TASK DIRECTIONS: In how many lines of the records does the word "trial" appear? Reply with the number and nothing else.

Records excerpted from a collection
This design comes from an exercise in tuning for small area, a short achievable clock period and few clock cycles per item on the open sky130 flow, not from production work. Where RTL was checked, it was by simulation tests only, not by an equivalence proof against the original.

==> trial 80: inputs <==
==> flow/design.v (excerpt) <==
module alu_iter #(
    parameter int XLEN = 32
) (
    input  logic            clk,
    input  logic            rst,
    input  logic            in_valid,
    output logic            in_ready,
    input  logic [XLEN-1:0] read_data1,
    input  logic [XLEN-1:0] read_data2,
    input  logic [XLEN-1:0] imm,
    input  logic            ALUSrc,
    input  logic [1:0]      ALUOp,
    input  logic [2:0]      funct3,
    input  logic [6:0]      funct7,
    output logic            out_valid,
    input  logic            out_ready,
    output logic [XLEN-1:0] ALU_result,
    output logic            zero,
    output logic            illegal
);
export LEC_CHECK = 0
export CAP_MARGIN = 20
export CORE_MARGIN = 2
export CORE_UTILIZATION = 40
export SETUP_SLACK_MARGIN = 2.5
export SLEW_MARGIN = 20
create_clock -name core_clock -period 8.0 [get_ports {clk}]
run.sh (not shown) runs the stock make flow with config.mk's settings and CLKGATE_MAP_FILE= SYNTH_SCRIPT=/design/flow/synth_recipe.tcl, a recipe that flattens the netlist after the stock synthesis.
==> build 98: changes against trial 80 <==
- SETUP_SLACK_MARGIN: 2.5 -> unset
==> notes.md <==
item	trial 80	build 98
Result of the run	complete, no violations	complete, no violations
Area taken by multi-input logic gates	0.0154 mm²	0.0143 mm²
Post-CTS Setup Repair Bufs	51	0
Fin nets	3010	2945
Count of TritonRoute iterations in the first routing pass	9	10
Maximum number of pins on one net before global-route repair	64	52
Area after DPL	0.0211 mm²	0.0211 mm²
Least-Margin Pin Slew	1190 ps	1260 ps
Logic depth of the worst setup path including buffers	24	23
Area of all placed cells without fillers	0.0235 mm²	0.0215 mm²
Worst reg2reg path endpoint	lo_q[29]	lo_q[24]
Worst-case setup slack after placement	133 ps	-189 ps
Final weighted congestion of routability-driven global placement	1.11	1.10
Post-route core utilization	54.4%	49.7%
Maximum net fanout on the critical path	5	6
No functional check of the RTL was part of any run of this note.
Background: an optimization exercise with open tools, aiming at small area. Do not read the settings as production practice. In this exercise RTL edits were held to simulation tests only and were not proved equivalent to the original. Power is estimated from default activity; no workload was simulated.

`config.mk`:
```
export PLATFORM = sky130hd
export DESIGN_NAME = cfg_top
export DESIGN_NICKNAME = cfg_top
export VERILOG_FILES = /design/flow/design.v
export SDC_FILE = /design/flow/constraint.sdc
export NUM_CORES = 4
export LEC_CHECK = 0
export CAP_MARGIN = 10
export CORE_MARGIN = 2
export CORE_UTILIZATION = 55
export GPL_TIMING_DRIVEN = 0
export SLEW_MARGIN = 10
export SYNTH_HIERARCHICAL = 1
```
`constraint.sdc`:
```
create_clock -name core_clock -period 5.0 [get_ports {clk_pcie}]
set_input_delay 1.0000 -clock core_clock [delete_from_list [all_inputs] [get_ports {clk_pcie}]]
set_output_delay 1.0000 -clock core_clock [all_outputs]
set_load 0.01 [all_outputs]
```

OUTPUT BELOW: 3